Interchange of limit operations

[ait.abd]

Homework Statement

Find a sequence of continuous functions $$f_n: R \rightarrow R$$ such that $$lim_{x \rightarrow 0}lim_{n \rightarrow \infty}f_n(x)$$ and $$lim_{n \rightarrow \infty}lim_{x \rightarrow 0}f_n(x)$$ exist and are unequal.

Homework Equations

N/A

The Attempt at a Solution

I think I need a sequence of continuous functions that has a limit function which is continuous at zero but discontinuous at some other point. In that case, the sequence of functions will not be uniformly convergent and we will not have these limits equal. But I don't know what function can fulfill this criteria.

 

[micromass]

Well, can you give a sequence which is not uniformly convergent?

 

[ait.abd]

Yeah I can but the limits turn out to be equal. For example,
$$f_n(x) = (cos(x))^n$$
$$lim_{n \rightarrow \infty}lim_{x \rightarrow 0} f_n = 1$$
$$lim_{x \rightarrow 0}lim_{n \rightarrow \infty} f_n = 1$$
This sequence is not uniformly convergent but the two limits are equal. The question requires them to be UNEQUAL.

 

[ait.abd]

In above post, there is a mistake.
$$lim_{x \rightarrow 0} lim_{n \rightarrow \infty} f_n(x)$$ doesn't exist. The question requires them to EXIST.

 

[micromass]

Are you certain that it doesn't exist? I think that the limit does exist and equals zero.
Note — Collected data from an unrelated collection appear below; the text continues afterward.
From an optimization exercise on the open Yosys and OpenROAD flow, aimed at small area and a short achievable clock period; shortcuts taken in it are not production practice.
In this exercise RTL edits were held to simulation tests only and were not proved equivalent to the original.
No activity file was given, so power comes from the tool's default toggle rates.

## green
## trace_monitor_top
module trace_monitor_top (
    input  wire logic                          clk,
    input  wire logic                          rst_n,
    input  wire logic [32-1:0]        pc,
    input  wire logic [32-1:0] instr,
    input  wire logic                          en,
    input  wire logic [3:0]                    ctrl_addr,
    input  wire logic [32-1:0]        ctrl_wdata,
    input  wire logic                          ctrl_write_enable,
    output logic                               tvalid,
    input  wire logic                          tready,
    output logic [(32 + 32 + 32)-1:0]       tdata,
    output logic                               tlast,
    output logic                               halt_cpu
);
Size: roughly 1300 flip-flops, ~200 I/O pins.
==> flow/config.mk <==
export PLATFORM = sky130hd
export DESIGN_NAME = trace_monitor_top
export DESIGN_NICKNAME = trace_monitor_top
export VERILOG_FILES = /design/flow/design.v
export SDC_FILE = /design/flow/constraint.sdc
export NUM_CORES = 4
export LEC_CHECK = 0
export ABC_CLOCK_PERIOD_IN_PS = 1800
export CAP_MARGIN = 20
export CORE_MARGIN = 2
export CORE_UTILIZATION = 60
export CTS_CLUSTER_DIAMETER = 60
export CTS_CLUSTER_SIZE = 30
export SETUP_SLACK_MARGIN = 1.5
export SLEW_MARGIN = 20
==> flow/constraint.sdc <==
create_clock -name core_clock -period 3.5 [get_ports {clk}]
set_input_delay 0.7000 -clock core_clock [delete_from_list [all_inputs] [get_ports {clk}]]
set_output_delay 0.7000 -clock core_clock [all_outputs]
set_load 0.01 [all_outputs]
run.sh (not shown) runs the stock make flow with config.mk's settings and CLKGATE_MAP_FILE= SYNTH_SCRIPT=/design/flow/synth_recipe.tcl, a recipe that flattens the netlist after the stock synthesis.
Input changes introduced in orange (baseline for comparison: green):
==> flow/flow/run.sh (new file) <==
#!/bin/bash
# Standard ORFS layout (the standard.sh, standard synthesis unchanged),
# with the port buffers made from plain buf cells instead of the delay-cell
# buffer that buffer_ports picks by default. Each tool's output goes to the
# ORFS logs under orfs/logs/, and make's own output to flow_make.log here.
set -euo pipefail
export BUFFER_PORTS_ARGS="-buffer_cell sky130_fd_sc_hd__buf_2"
bash standard.sh finish > flow_make.log 2>&1
==> flow/standard.sh (new file) <==
#!/bin/bash
# synth_recipe.tcl (not shown) runs the flow's synth.tcl, then flattens the netlist and writes it again
# the make line also repeats each setting of config.mk as NAME=value (left out here)
make -C /OpenROAD-flow-scripts/flow DESIGN_CONFIG=/design/flow/config.mk WORK_HOME=/design/flow/orfs CLKGATE_MAP_FILE= SYNTH_SCRIPT=/design/flow/synth_recipe.tcl "${@:-finish}"
removed: flow/run.sh
### Flow results
The buffering stage count on the worst path with inverters included of orange is higher than that of green. green -> orange: area occupied by multi-input gates decreased by a few percent. On number of filler instances in the final layout: between orange and green, it ends up lower for green. Sequential share of layout area up 2.0 points in orange wrt green.

* * *

Setup of try-nickel:
Another version of the RTL of trace_monitor_top (not shown whole).
Size: about 3100 cells after synthesis, about 1300 flip-flops.
Design trace_monitor_top, start of the top module:
module trace_monitor_top (
    input  wire logic                          clk,
    input  wire logic                          rst_n,
    input  wire logic [32-1:0]        pc,
    input  wire logic [32-1:0] instr,
    input  wire logic                          en,
    input  wire logic [3:0]                    ctrl_addr,
    input  wire logic [32-1:0]        ctrl_wdata,
    input  wire logic                          ctrl_write_enable,
    output logic                               tvalid,
    input  wire logic                          tready,
    output logic [(32 + 32 + 32)-1:0]       tdata,
    output logic                               tlast,
    output logic                               halt_cpu
);
==> flow/config.mk <==
export PLATFORM = sky130hd
export DESIGN_NAME = trace_monitor_top
export DESIGN_NICKNAME = trace_monitor_top
export VERILOG_FILES = /design/flow/design.v
export SDC_FILE = /design/flow/constraint.sdc
export NUM_CORES = 4
export LEC_CHECK = 0
export ABC_CLOCK_PERIOD_IN_PS = 1800
export CAP_MARGIN = 20
export CORE_MARGIN = 2
export CORE_UTILIZATION = 60
export CTS_CLUSTER_DIAMETER = 60
export CTS_CLUSTER_SIZE = 30
export SETUP_SLACK_MARGIN = 1.65
export SLEW_MARGIN = 20
==> flow/constraint.sdc <==
create_clock -name core_clock -period 3.5 [get_ports {clk}]
set_input_delay 0.7000 -clock core_clock [delete_from_list [all_inputs] [get_ports {clk}]]
set_output_delay 0.7000 -clock core_clock [all_outputs]
set_load 0.01 [all_outputs]
standard.sh (not shown) runs the stock make flow with config.mk's settings and CLKGATE_MAP_FILE= SYNTH_SCRIPT=/design/flow/synth_recipe.tcl, a recipe that flattens the netlist after the stock synthesis.
==> flow/flow/run.sh <==
#!/bin/bash
# Standard ORFS layout (the standard.sh, standard synthesis unchanged),
# with the port buffers made from plain buf cells instead of the delay-cell
# buffer that buffer_ports picks by default. Each tool's output goes to the
# ORFS logs under orfs/logs/, and make's own output to flow_make.log here.
set -euo pipefail
export BUFFER_PORTS_ARGS="-buffer_cell sky130_fd_sc_hd__buf_2"
bash standard.sh finish > flow_make.log 2>&1
Edits applied to the flow inputs when going from try-nickel to try-violet:
Settings: SETUP_SLACK_MARGIN changed from 1.65 to 1.7; CORE_UTILIZATION changed from 60 to 65; ABC_CLOCK_PERIOD_IN_PS changed from 1800 to 1600.
## What came out
Across both runs, die area was lower for try-violet than for try-nickel.
try-violet ended with less clock skew than try-nickel.
[compare] base=try-nickel new=try-violet: met3 wirelength from detailed routing went up about 50%, total power went up about 0.9%, routed wire length went up about 10%, horizontal die dimension went down about 4%.
Edits applied to the flow inputs when going from try-violet to try-lagoon:
Settings: ABC_CLOCK_PERIOD_IN_PS changed from 1600 to 1800; SETUP_SLACK_MARGIN changed from 1.7 to 1.5; CORE_UTILIZATION changed from 65 to 60.
## What came out
Of the two values seen for end point of the critical path, delta[24]$_DFFE_PN0P_ was produced by try-violet and lo_ge_l$_DFF_P_ by try-lagoon. What try-violet reported for leakage power has to be multiplied by 0.919 to get the figure for try-lagoon. Cmp try-lagoon and try-violet / proportion of cell area occupied by registers / lower: try-violet. Of try-lagoon and try-violet, the higher utilization belongs to try-violet.
Relative to try-lagoon, the following input files were edited for try-harbor:
Settings: ABC_AREA now 1, previously not set; ABC_CLOCK_PERIOD_IN_PS no longer set, was 1800.
## What came out
try-lagoon did not stop at any stage, and its layout met the timing, DRC and antenna checks. try-harbor: full flow OK, the timing, DRC and antenna checks passed. try-harbor vs. try-lagoon: total wire length after detailed routing went up by 5.1%. Going from try-lagoon to try-harbor, first-pass GRT wire length saw an increase; ratio of routed vias to standard cells saw a decrease; count of plain and timing-repair buffers in the layout saw a decrease. [compare] base=try-lagoon new=try-harbor: worst setup slack grew by 0.060 ns, final clock period utilization by the worst path shrank by 1.7 points. try-harbor gives less final period demand of the worst path than try-lagoon did. Highest-delay cell along the critical path: nor3_4 -> try-lagoon, dfxtp_2 -> try-harbor.

static timing again, ports no longer ideal:
Ports are ideal in the flow. The routed layouts listed here were re-timed in OpenROAD. Step 1, drivers: a clkbuf_16 drives clk and a buf_2 each remaining input, both assumed. Step 2 also shifts input and output timing later by t, the mid clock arrival at the registers, as if the neighbouring blocks saw the same clock. Three values: ideal, step 1, step 2; two values: the first two.
run	shift t [ns]	setup WS [ns]	hold slack, ns	slew at the worst register clock pin (ns)
green	0.710	1.362 / 1.362 / 0.864	0.140 / 0.105 / 0.307	0.10 / 0.10
orange	0.724	1.370 / 1.370 / 0.957	0.078 / 0.053 / 0.315	0.11 / 0.11
try-nickel	0.714	1.518 / 1.508 / 1.012	0.078 / 0.032 / 0.332	0.11 / 0.11
try-violet	0.720	1.434 / 1.434 / 0.965	0.019 / -0.028 / 0.336	0.11 / 0.11
try-lagoon	0.703	1.478 / 1.478 / 0.963	0.102 / 0.061 / 0.335	0.11 / 0.11
try-harbor	0.733	1.539 / 1.467 / 1.029	0.078 / 0.061 / 0.296	0.11 / 0.11
After both steps setup and hold are still met in every run listed. For try-lagoon, which loses most, drivers alone change the setup slack by 0.000 ns; drivers and shift together by -0.515 ns.
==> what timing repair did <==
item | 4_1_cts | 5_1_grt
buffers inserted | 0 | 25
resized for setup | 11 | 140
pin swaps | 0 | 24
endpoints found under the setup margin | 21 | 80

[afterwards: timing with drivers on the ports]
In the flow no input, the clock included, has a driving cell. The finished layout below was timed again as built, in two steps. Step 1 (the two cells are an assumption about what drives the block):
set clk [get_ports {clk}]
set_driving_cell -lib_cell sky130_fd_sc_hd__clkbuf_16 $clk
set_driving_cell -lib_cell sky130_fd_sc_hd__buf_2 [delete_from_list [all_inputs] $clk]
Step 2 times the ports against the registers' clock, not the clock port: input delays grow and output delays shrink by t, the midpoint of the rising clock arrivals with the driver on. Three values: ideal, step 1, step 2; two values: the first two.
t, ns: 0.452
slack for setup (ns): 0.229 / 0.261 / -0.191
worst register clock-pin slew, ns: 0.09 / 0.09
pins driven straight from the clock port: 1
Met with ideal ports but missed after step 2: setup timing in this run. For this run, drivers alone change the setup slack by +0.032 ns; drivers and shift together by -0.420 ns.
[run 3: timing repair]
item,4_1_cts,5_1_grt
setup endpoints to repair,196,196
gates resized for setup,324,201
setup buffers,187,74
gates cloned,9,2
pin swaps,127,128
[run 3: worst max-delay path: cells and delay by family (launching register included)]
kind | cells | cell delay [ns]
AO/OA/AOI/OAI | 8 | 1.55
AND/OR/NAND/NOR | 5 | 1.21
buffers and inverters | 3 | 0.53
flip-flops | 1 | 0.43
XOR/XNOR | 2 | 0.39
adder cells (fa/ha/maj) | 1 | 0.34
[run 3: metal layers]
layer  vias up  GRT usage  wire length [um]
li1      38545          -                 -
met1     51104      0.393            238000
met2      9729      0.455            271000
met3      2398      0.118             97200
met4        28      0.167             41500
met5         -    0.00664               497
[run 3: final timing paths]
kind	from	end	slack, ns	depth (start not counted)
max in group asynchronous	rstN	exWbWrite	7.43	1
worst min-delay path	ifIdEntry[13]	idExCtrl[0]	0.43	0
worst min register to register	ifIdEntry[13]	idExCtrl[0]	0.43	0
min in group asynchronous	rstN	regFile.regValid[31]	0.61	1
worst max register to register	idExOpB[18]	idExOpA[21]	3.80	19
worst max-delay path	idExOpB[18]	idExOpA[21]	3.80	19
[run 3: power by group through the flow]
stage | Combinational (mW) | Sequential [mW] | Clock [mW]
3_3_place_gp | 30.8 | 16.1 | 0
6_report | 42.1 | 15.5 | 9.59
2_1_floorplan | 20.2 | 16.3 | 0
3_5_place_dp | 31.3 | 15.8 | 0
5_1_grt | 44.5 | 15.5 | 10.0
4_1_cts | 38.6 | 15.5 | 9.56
Context: an optimization exercise on an open-source flow, tuned for small area. The choices shown serve that exercise and are no tape-out recipe.
Only simulation tests tie the RTL to the original design; equivalence was not proved.
No activity file was given, so power comes from the tool's default toggle rates.

==> flow/design.v <==
`timescale 1ns/1ps
package seeg_pkg;
    localparam int RHD_CHANNELS = 8;
    localparam int RHS_CHANNELS = 4;
    localparam int ZCHECK_SAMPLES = 8;  
    localparam int CONFIG_WORDS = 10;
    localparam int RHD_CLOCK_DIV = 2;  
    localparam int RHS_CLOCK_DIV = 1;
    localparam int RHD_SEED = 0;
    localparam int RHS_SEED = 128;
    typedef logic [15:0] sample_t;
    typedef logic [3:0] chan_t;  
    typedef logic [1:0] zscale_t;  
    typedef sample_t [RHD_CHANNELS-1:0] rhd_frame_t;
    typedef sample_t [RHS_CHANNELS-1:0] rhs_frame_t;
    typedef struct packed {
        rhs_frame_t rhs;
        rhd_frame_t rhd;
    } record_frame_t;
    typedef sample_t [ZCHECK_SAMPLES-1:0] zcheck_block_t;
    typedef enum logic [1:0] {
        op_config,
        op_record,
        op_zcheck
    } engine_op_e;
endpackage
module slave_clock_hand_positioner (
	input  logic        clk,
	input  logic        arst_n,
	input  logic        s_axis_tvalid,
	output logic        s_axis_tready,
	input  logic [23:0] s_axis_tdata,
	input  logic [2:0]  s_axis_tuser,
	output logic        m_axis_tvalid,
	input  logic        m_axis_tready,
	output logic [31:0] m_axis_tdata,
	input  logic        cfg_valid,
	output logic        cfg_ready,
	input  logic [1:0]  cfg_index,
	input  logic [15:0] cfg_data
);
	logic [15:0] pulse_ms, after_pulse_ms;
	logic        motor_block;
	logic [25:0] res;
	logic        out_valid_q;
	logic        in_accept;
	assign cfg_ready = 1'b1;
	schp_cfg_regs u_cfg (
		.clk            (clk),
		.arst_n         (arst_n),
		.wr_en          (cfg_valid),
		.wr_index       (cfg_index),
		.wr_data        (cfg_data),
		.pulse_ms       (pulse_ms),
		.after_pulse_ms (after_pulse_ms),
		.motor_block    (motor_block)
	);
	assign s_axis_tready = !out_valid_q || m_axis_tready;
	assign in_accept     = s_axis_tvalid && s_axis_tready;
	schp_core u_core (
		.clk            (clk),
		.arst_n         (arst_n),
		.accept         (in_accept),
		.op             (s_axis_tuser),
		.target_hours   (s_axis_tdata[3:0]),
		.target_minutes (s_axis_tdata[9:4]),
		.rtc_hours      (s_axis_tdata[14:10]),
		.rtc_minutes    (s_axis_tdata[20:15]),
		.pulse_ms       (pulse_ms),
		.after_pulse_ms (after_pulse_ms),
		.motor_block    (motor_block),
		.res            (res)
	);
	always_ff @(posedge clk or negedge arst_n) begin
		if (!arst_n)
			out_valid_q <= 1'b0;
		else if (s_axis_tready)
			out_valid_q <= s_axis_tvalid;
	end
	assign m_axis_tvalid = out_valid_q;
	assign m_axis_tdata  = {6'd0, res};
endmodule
You do have to restrict the function to [-pi,pi], otherwise there is no limit...

 

[ait.abd]

Are you certain that it doesn't exist? I think that the limit does exist and equals zero.

You do have to restrict the function to [-pi,pi], otherwise there is no limit...

Let's say we restrict the sequence to [-pi,pi] and say it is zero everywhere else (because we have to define it on R and not a subset of it).

Yes it doesn't exist. As you can see the limit function is following
$$lim_{n \rightarrow \infty}f_n(x) = 1 for x=0$$
$$lim_{n \rightarrow \infty}f_n(x) = 0 , elsewhere}$$

So the limit function is discontinuous at x=0 and $$lim_{x \rightarrow 0} f(x)$$ doesn't exist. By the way, it is the very first question of the exercise so it should be easy (I think so ) I don't know where I'm missing the point.

 

[micromass]

So, the limit function is

$$f(0)=1~\text{and}~f(x)=0~\text{if}~x\neq 0$$.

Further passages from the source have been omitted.